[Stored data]
*** Begin section ***

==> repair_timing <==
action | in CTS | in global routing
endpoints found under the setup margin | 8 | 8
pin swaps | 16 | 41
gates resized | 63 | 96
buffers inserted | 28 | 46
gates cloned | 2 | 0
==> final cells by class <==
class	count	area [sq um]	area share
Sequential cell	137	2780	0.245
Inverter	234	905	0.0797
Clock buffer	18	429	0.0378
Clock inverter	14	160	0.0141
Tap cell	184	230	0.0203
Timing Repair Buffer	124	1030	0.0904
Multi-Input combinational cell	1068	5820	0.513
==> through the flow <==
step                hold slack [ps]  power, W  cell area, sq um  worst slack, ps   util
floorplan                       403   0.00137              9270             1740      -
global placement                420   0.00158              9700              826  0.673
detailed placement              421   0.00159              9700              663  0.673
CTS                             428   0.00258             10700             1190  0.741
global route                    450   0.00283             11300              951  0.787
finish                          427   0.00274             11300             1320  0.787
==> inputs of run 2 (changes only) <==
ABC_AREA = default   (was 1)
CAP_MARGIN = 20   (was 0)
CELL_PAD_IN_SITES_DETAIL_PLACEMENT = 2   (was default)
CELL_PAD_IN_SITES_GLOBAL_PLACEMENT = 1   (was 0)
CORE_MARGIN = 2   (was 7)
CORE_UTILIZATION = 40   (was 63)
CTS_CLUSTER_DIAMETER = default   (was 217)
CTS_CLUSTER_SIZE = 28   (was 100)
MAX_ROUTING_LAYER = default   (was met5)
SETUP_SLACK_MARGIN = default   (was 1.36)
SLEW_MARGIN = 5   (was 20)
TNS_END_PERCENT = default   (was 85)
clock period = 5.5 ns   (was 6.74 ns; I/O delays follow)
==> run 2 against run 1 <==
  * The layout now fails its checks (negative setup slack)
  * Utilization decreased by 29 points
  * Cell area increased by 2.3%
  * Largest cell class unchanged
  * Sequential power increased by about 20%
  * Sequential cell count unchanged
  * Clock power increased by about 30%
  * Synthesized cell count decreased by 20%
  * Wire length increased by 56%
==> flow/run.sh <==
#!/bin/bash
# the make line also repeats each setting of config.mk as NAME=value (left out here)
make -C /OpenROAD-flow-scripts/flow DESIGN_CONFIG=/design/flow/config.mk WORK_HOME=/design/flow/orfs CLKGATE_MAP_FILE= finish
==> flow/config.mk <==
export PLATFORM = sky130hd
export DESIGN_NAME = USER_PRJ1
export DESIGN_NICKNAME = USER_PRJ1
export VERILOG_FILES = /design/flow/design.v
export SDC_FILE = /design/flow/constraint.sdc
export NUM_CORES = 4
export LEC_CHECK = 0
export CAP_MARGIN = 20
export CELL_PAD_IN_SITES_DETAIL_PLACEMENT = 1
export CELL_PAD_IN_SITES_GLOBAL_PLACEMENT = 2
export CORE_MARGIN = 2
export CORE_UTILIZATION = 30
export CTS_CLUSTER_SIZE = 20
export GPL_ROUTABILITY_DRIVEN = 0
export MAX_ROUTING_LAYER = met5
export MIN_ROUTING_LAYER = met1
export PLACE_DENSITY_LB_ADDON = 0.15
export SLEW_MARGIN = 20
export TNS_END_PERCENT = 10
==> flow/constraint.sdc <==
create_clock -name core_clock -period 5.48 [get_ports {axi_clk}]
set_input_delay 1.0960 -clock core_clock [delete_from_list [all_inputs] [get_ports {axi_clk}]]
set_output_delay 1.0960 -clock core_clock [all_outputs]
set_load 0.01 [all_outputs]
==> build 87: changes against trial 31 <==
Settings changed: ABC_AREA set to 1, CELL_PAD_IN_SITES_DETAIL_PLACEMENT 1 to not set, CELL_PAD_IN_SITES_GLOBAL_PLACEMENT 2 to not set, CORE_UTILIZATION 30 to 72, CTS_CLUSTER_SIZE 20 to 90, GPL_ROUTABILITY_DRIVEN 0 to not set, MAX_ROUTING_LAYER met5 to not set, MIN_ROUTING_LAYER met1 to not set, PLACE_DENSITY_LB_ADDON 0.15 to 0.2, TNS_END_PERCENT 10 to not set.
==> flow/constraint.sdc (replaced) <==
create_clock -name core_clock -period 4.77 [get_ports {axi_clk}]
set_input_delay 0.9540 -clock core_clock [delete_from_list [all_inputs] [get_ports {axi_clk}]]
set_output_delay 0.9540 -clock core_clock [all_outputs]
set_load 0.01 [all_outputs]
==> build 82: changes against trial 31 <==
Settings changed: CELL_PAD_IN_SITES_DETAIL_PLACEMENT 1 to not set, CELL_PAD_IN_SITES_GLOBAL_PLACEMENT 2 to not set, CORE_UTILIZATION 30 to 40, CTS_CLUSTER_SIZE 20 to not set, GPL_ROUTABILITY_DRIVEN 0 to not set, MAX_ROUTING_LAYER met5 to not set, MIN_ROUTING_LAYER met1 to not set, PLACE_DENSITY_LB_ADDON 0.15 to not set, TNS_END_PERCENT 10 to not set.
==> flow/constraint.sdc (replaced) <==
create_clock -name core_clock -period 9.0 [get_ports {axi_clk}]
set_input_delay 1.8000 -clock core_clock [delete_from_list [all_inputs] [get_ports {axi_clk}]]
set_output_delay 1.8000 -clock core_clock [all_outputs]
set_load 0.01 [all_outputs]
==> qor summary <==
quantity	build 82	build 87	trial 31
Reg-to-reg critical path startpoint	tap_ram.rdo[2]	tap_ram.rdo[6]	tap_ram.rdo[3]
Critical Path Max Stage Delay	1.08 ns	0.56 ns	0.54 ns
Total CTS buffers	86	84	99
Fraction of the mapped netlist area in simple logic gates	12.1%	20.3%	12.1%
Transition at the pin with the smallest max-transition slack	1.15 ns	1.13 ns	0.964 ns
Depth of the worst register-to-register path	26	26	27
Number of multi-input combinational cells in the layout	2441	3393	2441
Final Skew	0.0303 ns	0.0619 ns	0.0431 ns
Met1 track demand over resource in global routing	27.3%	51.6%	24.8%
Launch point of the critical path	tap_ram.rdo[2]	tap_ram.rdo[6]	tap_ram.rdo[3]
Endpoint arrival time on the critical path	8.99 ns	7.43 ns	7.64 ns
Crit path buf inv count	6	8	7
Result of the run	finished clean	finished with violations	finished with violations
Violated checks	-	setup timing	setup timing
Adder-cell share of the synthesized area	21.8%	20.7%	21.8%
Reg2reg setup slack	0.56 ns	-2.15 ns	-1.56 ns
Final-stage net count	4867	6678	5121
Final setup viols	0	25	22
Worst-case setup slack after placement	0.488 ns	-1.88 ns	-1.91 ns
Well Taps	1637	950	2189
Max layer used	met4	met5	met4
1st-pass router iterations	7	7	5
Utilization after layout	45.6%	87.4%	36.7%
==> flow/design.v <==
module a_s(op_a, op_m, as, outp);
   parameter        NBITS = 6;
   input [NBITS:0]  op_a;
   input [NBITS:0]  op_m;
   input            as;
   output [NBITS:0] outp;
   reg [NBITS:0]    outp;
   always @(as or op_a or op_m)
   begin: adder_subt
      if (as == 1'b1)
         outp <= op_a + op_m;
      else
         outp <= op_a - op_m;
   end
endmodule
module div_nr_wsticky(A, B, Q, sticky);
   parameter             NBITS = 6;
   parameter             PBITS = 8;
   input [NBITS-1:0]     A;
   input [NBITS-1:0]     B;
   output [PBITS-1:0]    Q;
   output                sticky;
   parameter [NBITS-1:0] ZEROS = 0;
   reg [NBITS:0]         YY_in[0:PBITS];
   reg [PBITS-1:0]       QQ_in[0:PBITS];
   reg [NBITS:0]         m_cablesIn[0:PBITS];
   wire [NBITS:0]        m_cablesOut[0:PBITS];
   wire [PBITS:0]        a_or_s;
   wire [PBITS-1:0]      QQ;
   wire [NBITS-1:0]      YY;
   wire [NBITS-1:0]      XX;
   assign XX = A;
   assign YY = B;
   assign Q = QQ;
   assign a_or_s[0] = 1'b0;
   always @(*) m_cablesIn[0] <= {1'b0, XX};
   always @(*) YY_in[0] <= {1'b0, YY};
   generate
      begin : xhdl0
         genvar                I;
         for (I = 0; I <= PBITS - 1; I = I + 1)
         begin : divisor
            a_s #(NBITS) int_mod(.op_a(m_cablesIn[I]), .op_m(YY_in[I]), .as(a_or_s[I]), .outp(m_cablesOut[I]));
         end
      end
   endgenerate
   generate
      begin : xhdl1
         genvar                I;
         for (I = 0; I <= PBITS - 1; I = I + 1)
         begin : conex
            assign a_or_s[I + 1] = m_cablesOut[I][NBITS];
            always @(*) m_cablesIn[I + 1] <= {m_cablesOut[I][NBITS - 1:0], 1'b0};
            always @(*) YY_in[I + 1] <= YY_in[I];
            always @(*) QQ_in[I + 1][I] <= a_or_s[I + 1];
            if (I > 0)
            begin : rest
               always @(*) QQ_in[I + 1][I - 1:0] <= QQ_in[I][I - 1:0];
            end
         end
      end
   endgenerate
   generate
      begin : xhdl2
         genvar                I;
         for (I = 0; I <= PBITS - 1; I = I + 1)
         begin : quotient
            assign QQ[I] = (~QQ_in[PBITS][PBITS - 1 - I]);
         end
      end
   endgenerate
   assign sticky = (m_cablesOut[PBITS - 1] == ZEROS) ? 1'b0 : 
                   1'b1;
endmodule
module FP_div(FP_A, FP_B, clk, ce, FP_Z);
   parameter         K = 32;
   parameter         P = 24;
   parameter         E = 8;
   input [K-1:0]     FP_A;
   input [K-1:0]     FP_B;
   input             clk;
   input             ce;
   output [K-1:0]    FP_Z;
   reg [K-1:0]       FP_Z;
   parameter [K-1:0] ZEROS = 1'b0;
   parameter [K-1:0] ONES = 32'hffffffff;
   parameter [E-1:0] BIAS = {1'b0, ONES[E - 2:0]};
   parameter         PBITS = P + 3;
   reg [K-1:0]       A_int;
   reg [K-1:0]       B_int;
   reg [K-1:0]       FP_Z_int;
   wire [E-1:0]      exp_A;
   wire [E-1:0]      exp_B;
   wire [P-1:0]      frac_A;
   wire [P-1:0]      frac_B;
   wire              sign_A;
   wire              sign_B;
   wire              expA_FF;
   wire              expB_FF;
   wire              expA_Z;
   wire              expB_Z;
   wire              fracA_Z;
   wire              fracB_Z;
   wire [E:0]        exp_noBIAS;
   wire [E:0]        exp_Biased;
   wire [E:0]        exp_Biased_Norm;
   wire              isNaN_A;
   wire              isNaN_B;
   wire              isInf_A;
   wire              isInf_B;
   wire              isZero_A;
   wire              isZero_B;
   wire              isNaN;
   wire              isInf;
   wire              isZero;
   wire              sign;
   wire [PBITS-1:0]  frac_div;
   wire [PBITS-1:0]  frac_div_shifted;
   wire [PBITS-2:0]  fr_sh;
   wire [P-2:0]      frac_final;
   wire              underflow;
   wire              overflow;
   wire [E-1:0]      exp_final;
   wire              sticky_bit;
   wire              div_by_zero;
   always @(posedge clk)
      begin
         if (ce == 1'b1)
         begin
            A_int <= FP_A;
            B_int <= FP_B;
         end
      end
   assign sign_A = A_int[K - 1];
   assign sign_B = B_int[K - 1];
   assign exp_A = A_int[K - 2:K - E - 1];
   assign exp_B = B_int[K - 2:K - E - 1];
   assign frac_A = {1'b1, A_int[P - 2:0]};
   assign frac_B = {1'b1, B_int[P - 2:0]};
   assign expA_FF = (A_int[K - 2:K - E - 1] == ONES[K - 2:K - E - 1]) ? 1'b1 : 
                    1'b0;
   assign expB_FF = (B_int[K - 2:K - E - 1] == ONES[K - 2:K - E - 1]) ? 1'b1 : 
                    1'b0;
   assign expA_Z = (A_int[K - 2:K - E - 1] == ZEROS[K - 2:K - E - 1]) ? 1'b1 : 
                   1'b0;
   assign expB_Z = (B_int[K - 2:K - E - 1] == ZEROS[K - 2:K - E - 1]) ? 1'b1 : 
                   1'b0;
   assign fracA_Z = (A_int[P - 2:0] == ZEROS[P - 2:0]) ? 1'b1 : 
                    1'b0;
   assign fracB_Z = (B_int[P - 2:0] == ZEROS[P - 2:0]) ? 1'b1 : 
                    1'b0;
   assign isNaN_A = expA_FF & ((~fracA_Z));
   assign isNaN_B = expB_FF & ((~fracB_Z));
   assign isInf_A = expA_FF;
   assign isInf_B = expB_FF;
   assign isZero_A = expA_Z & fracA_Z;
   assign isZero_B = expB_Z & fracB_Z;
   assign div_by_zero = expB_Z;
   assign isNaN = isNaN_A | isNaN_B;
   assign isInf = isInf_A | isInf_B | div_by_zero;
   assign isZero = isZero_A & (~isZero_B);
   assign exp_noBIAS = ({1'b0, exp_A}) - ({1'b0, exp_B});
   assign exp_Biased = exp_noBIAS + ({1'b0, BIAS});
   assign sign = sign_A ^ sign_B;
   div_nr_wsticky #(P,PBITS) a_div(.A(frac_A), .B(frac_B), .Q(frac_div), .sticky(sticky_bit));
   assign frac_div_shifted = (frac_div[PBITS - 1] == 1'b0) ? {frac_div[PBITS - 2:0], 1'b0} : 
                             frac_div;
   assign exp_Biased_Norm = (frac_div[PBITS - 1] == 1'b0) ? exp_Biased - 1 : 
                            exp_Biased;
   assign exp_final = exp_Biased_Norm[E - 1:0];
   assign overflow = (((exp_Biased_Norm[E:E - 1] == 2'b10) | (exp_Biased_Norm[E:0] == {1'b0, ONES[E - 1:0]}))) ? 1'b1 : 
                     1'b0;
   assign underflow = (((exp_Biased_Norm[E:E - 1] == 2'b11) | (exp_Biased_Norm[E - 1:0] == ZEROS[E - 1:0]))) ? 1'b1 : 
                      1'b0;
   assign fr_sh = frac_div_shifted[PBITS - 2:0];
   assign frac_final = ((fr_sh[2] == 1'b1 & (sticky_bit == 1'b1 | fr_sh[0] == 1'b1 | fr_sh[1] == 1'b1))) ? fr_sh[PBITS - 2:PBITS - P] + 1 : 
                       (((sticky_bit == 1'b1) & (fr_sh[2:0] == 3'b100) & (fr_sh[3] == 1'b1))) ? fr_sh[PBITS - 2:PBITS - P] + 1 : 
                       fr_sh[PBITS - 2:PBITS - P];
   always @(sign or isNaN or isInf or isZero or exp_final or frac_final or underflow or overflow)
   begin: packing
      FP_Z_int[K - 1] <= sign;
      if (isNaN == 1'b1)
      begin
         FP_Z_int[K - 2:P - 1] <= ONES[E - 1:0];
         FP_Z_int[P - 2:0] <= {1'b1, ZEROS[P - 3:0]};
      end
      else if ((isInf == 1'b1) | (overflow == 1'b1))
      begin
         FP_Z_int[K - 2:P - 1] <= ONES[E - 1:0];
         FP_Z_int[P - 2:0] <= ZEROS[P - 2:0];
      end
      else if ((isZero == 1'b1) | (underflow == 1'b1))
      begin
         FP_Z_int[K - 2:P - 1] <= ZEROS[E - 1:0];
         FP_Z_int[P - 2:0] <= ZEROS[P - 2:0];
      end
      else
      begin
         FP_Z_int[K - 2:P - 1] <= exp_final;
         FP_Z_int[P - 2:0] <= frac_final;
      end
   end
   always @(posedge clk)
   begin: final_reg
      begin
         if (ce == 1'b1)
            FP_Z <= FP_Z_int;
      end
   end
endmodule
==> flow/run.sh <==
#!/bin/bash
# the make line also repeats each setting of config.mk as NAME=value (left out here)
make -C /OpenROAD-flow-scripts/flow DESIGN_CONFIG=/design/flow/config.mk WORK_HOME=/design/flow/orfs CLKGATE_MAP_FILE= finish
==> flow/config.mk <==
export PLATFORM = sky130hd
export DESIGN_NAME = FP_div
export DESIGN_NICKNAME = FP_div
export VERILOG_FILES = /design/flow/design.v
export SDC_FILE = /design/flow/constraint.sdc
export NUM_CORES = 4
export LEC_CHECK = 0
export ABC_AREA = 1
export CAP_MARGIN = 20
export CORE_MARGIN = 2
export CORE_UTILIZATION = 72
export CTS_CLUSTER_DIAMETER = 380
export PLACE_DENSITY_LB_ADDON = 0.19
export SETUP_SLACK_MARGIN = 5.0
export SLEW_MARGIN = 20
==> flow/constraint.sdc <==
create_clock -name core_clock -period 42.2 [get_ports {clk}]
set_input_delay 8.4400 -clock core_clock [delete_from_list [all_inputs] [get_ports {clk}]]
set_output_delay 8.4400 -clock core_clock [all_outputs]
set_load 0.01 [all_outputs]
==> Slide: Implementation Results, run 1 <==
Flow Results at a Glance

Run status
  • Outcome: did not finish
  • Failing step: 3_5_place_dp
  • Tool error message: [ERROR DPL-0038] Utilization greater than 100%, impossible to legalize

Logic synthesis
  • Post-synth cell types: 77
  • Post-synth EDFFs: 96
  • Leading area contributor after synthesis: ha_1
  • Most common cell in the synthesized netlist: inv_1
  • Adder Share, Synth: about a quarter
  • Cell count in the Yosys report: 8757
  • Post-Synthesis Cells: about 8800
  • Synthesized net count: 9949
  • Leading post-synthesis cells by instance count: inv_1, nand2_1, ha_1
  • Largest family of logic cells by area: adder cells
  • Commonest register cell after synthesis: edfxtp_1
  • Mux share: 1.12%
  • Post-synthesis sequential element count: 96
  • Share of the synthesized area in the top cell type: 24.4%
  • Main area contributors: ha_1, inv_1, nand2_1
  • Post-synthesis simple-gate area fraction: about a quarter
  • Post-Synth AOI/OAI Area: 23.3%
  • Mean area per synthesized cell: 6.44 µm²
  • Summed instance area of the synthesized netlist: 56400 µm²
  • Yosys xor share: a little under a tenth
  • Fraction of the yosys area taken by sequential cells: 5.12%
  • Area figure in the yosys stat output: roughly 56000 µm²
  • Async SR Flop Fraction: 0%
  • Number of warning messages in the yosys log: 9

Floorplan
  • Overall die height: 284 µm
  • Fp_density: 72.7%
  • Die width: around 280 µm
  • Area inside the core boundary: approximately 77000 µm²
  • IO Pins: slightly below 100
  • Cell row count: around 100
  • Area of the chip: 80500 µm²

Placement
  • Gp weighted congestion: 1.06
  • Port buffer count: 97
-- per-stage QoR --
| step | setup TNS (ps) | hold slack (ps) | cells |
|---|---|---|---|
| floorplan | -27880 | 543 | 8757 |
| global placement | -42770 | 544 | 12313 |
==> inputs of run 2 (changes only) <==
Settings changed: CAP_MARGIN 20 to 30, CELL_PAD_IN_SITES_DETAIL_PLACEMENT set to 1, CORE_ASPECT_RATIO set to 1.01, CORE_MARGIN 2 to 7, CORE_UTILIZATION 72 to 22, CTS_CLUSTER_DIAMETER 380 to 257, CTS_CLUSTER_SIZE set to 61, GPL_ROUTABILITY_DRIVEN set to 0, GPL_TIMING_DRIVEN set to 1, HOLD_SLACK_MARGIN set to 0.09, MAX_ROUTING_LAYER set to met4, MIN_ROUTING_LAYER set to met1, PLACE_DENSITY_LB_ADDON 0.19 to 0.03, SETUP_SLACK_MARGIN 5.0 to -1.3, SLEW_MARGIN 20 to 5, TNS_END_PERCENT set to 50.
Clock period 42.2 ns to 101.0 ns, I/O delays scaled along.
==> run 2 against run 1 <==
- die size grew to 3.4 times the previous value
- area after synthesis stayed put
- synthesized cell count stayed put
- now clean on timing, DRC and antenna
==> inputs of 04-03 <==
// datapath
module datapath(clk, rst, sw, seg0, seg1,seg2,seg3, mem_addr, mem_wdata, mem_we, mem_rdata);
	input clk, rst;
	input [3:0] sw;
	output [6:0] seg0,seg1,seg2,seg3;
	output [15:0] mem_addr;
	output [15:0] mem_wdata;
	output mem_we;
	input [15:0] mem_rdata;
	wire [15:0] rin, rout;
	wire wr_enable, ram_addr_sel, pcin, ram_out_ctrl, instr_ctrl, acc_enable, acc_out_ctrl, pc_enable, pc_out_ctrl, addsub, a_enable, xor_ctrl, cu_out_ctrl, mul_out_ctrl, mul_acc_out_ctrl, sr_sel, add_ctrl;
	wire[15:0] instr, bus, instr_address, cu_out, r0_out, r1_out,r2_out, r3_out, r4_out, r5_out, r6_out, r7_out, r8_out, r9_out,r10_out, r11_out, r12_out, r13_out, mul_acc_out, sp_out;
	wire [15:0] ra_in, acc_out, sr_out;
	reg [15:0] ram_address, sr_in;
	wire [15:0] ram_out;
	wire[1:0] sp_sel;
	wire[3:0] status_reg;
	sixteen_bit_reg instruction_register(.clk(clk),.rst(rst),.D(bus),.Q(instr),.enable(instr_ctrl));
	program_counter pc(.clk(clk),.rst(rst), .select(pcin), .bus(bus), .out(instr_address),.pc_enable(pc_enable));
	always@(ram_addr_sel or sp_out or instr_address) begin
		if (ram_addr_sel == 1'b1)
			ram_address <= sp_out;
		else 
			ram_address <= instr_address;
	end
	assign mem_addr = ram_address;
	assign mem_wdata = bus;
	assign mem_we = wr_enable;
	assign ram_out = mem_rdata;
	control_unit control_unit_inst
	(	
		.clk(clk), .rst(rst), .instr(instr), .rin(rin), 
		.rout(rout), .gin(acc_enable), .gout(acc_out_ctrl), .pcin(pcin), 
		.pcout(pc_out_ctrl), .addsub(addsub), .a_in(a_enable), 
		.xorctrl(xor_ctrl), .ctrl_out(cu_out_ctrl), 
		.out(cu_out),.ram_addr_sel(ram_addr_sel), .ram_out_ctrl(ram_out_ctrl), 
		.instr_enable(instr_ctrl),.pc_enable(pc_enable), .wr_enable(wr_enable), .sp_sel(sp_sel), .sr_sel(sr_sel), .current_status(sr_out[3:0]),
		.mul_out_ctrl(mul_out_ctrl), .mul_acc_out_ctrl(mul_acc_out_ctrl),
		.add_ctrl(add_ctrl)	
	);
	alu alu_inst(
		.clk(clk), .rst(rst), .a(bus),.a_enable(a_enable), 
  ...
clock: 6.74 ns
lec_check: 0
cap_margin: 15
core_margin: 2
core_utilization: 72
place_density: 0.42
setup_slack_margin: -0.64
slew_margin: 20
run.sh (not shown) runs the stock make flow with config.mk's settings and CLKGATE_MAP_FILE=.
==> inputs of 09-28, as changes to 04-03 <==
- CAP_MARGIN: 15 -> 20
- CTS_CLUSTER_DIAMETER: not set -> 55
- MAX_ROUTING_LAYER: not set -> met4
- PLACE_DENSITY: 0.42 -> 0.65
- SETUP_SLACK_MARGIN: -0.64 -> 1.14
==> flow/constraint.sdc (replaced) <==
create_clock -name core_clock -period 9.3 [get_ports {clk}]
set_input_delay 1.8600 -clock core_clock [delete_from_list [all_inputs] [get_ports {clk}]]
set_output_delay 1.8600 -clock core_clock [all_outputs]
set_load 0.01 [all_outputs]
==> inputs of 10-04, as changes to 04-03 <==
- CAP_MARGIN: 15 -> 20
- CORE_UTILIZATION: 72 -> 59
- PLACE_DENSITY: 0.42 -> not set
- SETUP_SLACK_MARGIN: -0.64 -> -0.45
==> flow/constraint.sdc (replaced) <==
create_clock -name core_clock -period 6.19 [get_ports {clk}]
set_input_delay 1.2380 -clock core_clock [delete_from_list [all_inputs] [get_ports {clk}]]
set_output_delay 1.2380 -clock core_clock [all_outputs]
set_load 0.01 [all_outputs]
==> inputs of 02-21, as changes to 04-03 <==
- CAP_MARGIN: 15 -> 20
- CTS_CLUSTER_SIZE: not set -> 79
- MAX_ROUTING_LAYER: not set -> met4
- PLACE_DENSITY: 0.42 -> not set
- PLACE_DENSITY_LB_ADDON: not set -> 0.01
- SETUP_SLACK_MARGIN: -0.64 -> -0.45
==> flow/constraint.sdc (replaced) <==
create_clock -name core_clock -period 8.63 [get_ports {clk}]
set_input_delay 1.7260 -clock core_clock [delete_from_list [all_inputs] [get_ports {clk}]]
set_output_delay 1.7260 -clock core_clock [all_outputs]
set_load 0.01 [all_outputs]
==> flow_metrics.tcl <==
# metrics dict for downstream scripts
set metrics [dict create \
    status "finished with violations" \
    failed_checks "negative setup slack" \
    initCoreUtil 0.727 \
    worst_slack_ps -1010 \
    report.final.setup_viol 21 \
    cts_made_buffers 39 \
    placed_area_sq_um 33300 \
    use_met3 0.354 \
]
That was 02-21.
==> flow_metrics.tcl <==
# metrics dict for downstream scripts
set metrics [dict create \
    status "finished with violations" \
    failed_checks "max-capacitance violations, max-slew violations, negative setup slack" \
    report.final.setup_viol 34 \
    drv_cap 1 \
    worst_slack_ps -2870 \
    drv_slew 1 \
]
That was 10-04.
==> flow_metrics.tcl <==
# implementation run metrics
set metrics [dict create \
    placed_area_sq_um 32400 \
    initCoreUtil 0.727 \
    cts_made_buffers 41 \
    status "stopped before the end" \
    lastStage "global routing" \
    error_message "[ERROR GRT-0232] Routing congestion too high. Check the congestion heatmap in the GUI." \
]
That was 09-28.
==> flow_metrics.tcl <==
# implementation run metrics
set metrics [dict create \
    status "stopped before the end" \
    lastStage "global routing" \
    error_message "[ERROR GRT-0116] Global routing finished with congestion. Check the congestion regions in the DRC Viewer." \
    initCoreUtil 0.727 \
    placed_area_sq_um 35000 \
]
That was 04-03.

*** End section ***

Problem description
Write out every line of the entries that holds the word "unchanged".

Exercise solution
  * Largest cell class unchanged
  * Sequential cell count unchanged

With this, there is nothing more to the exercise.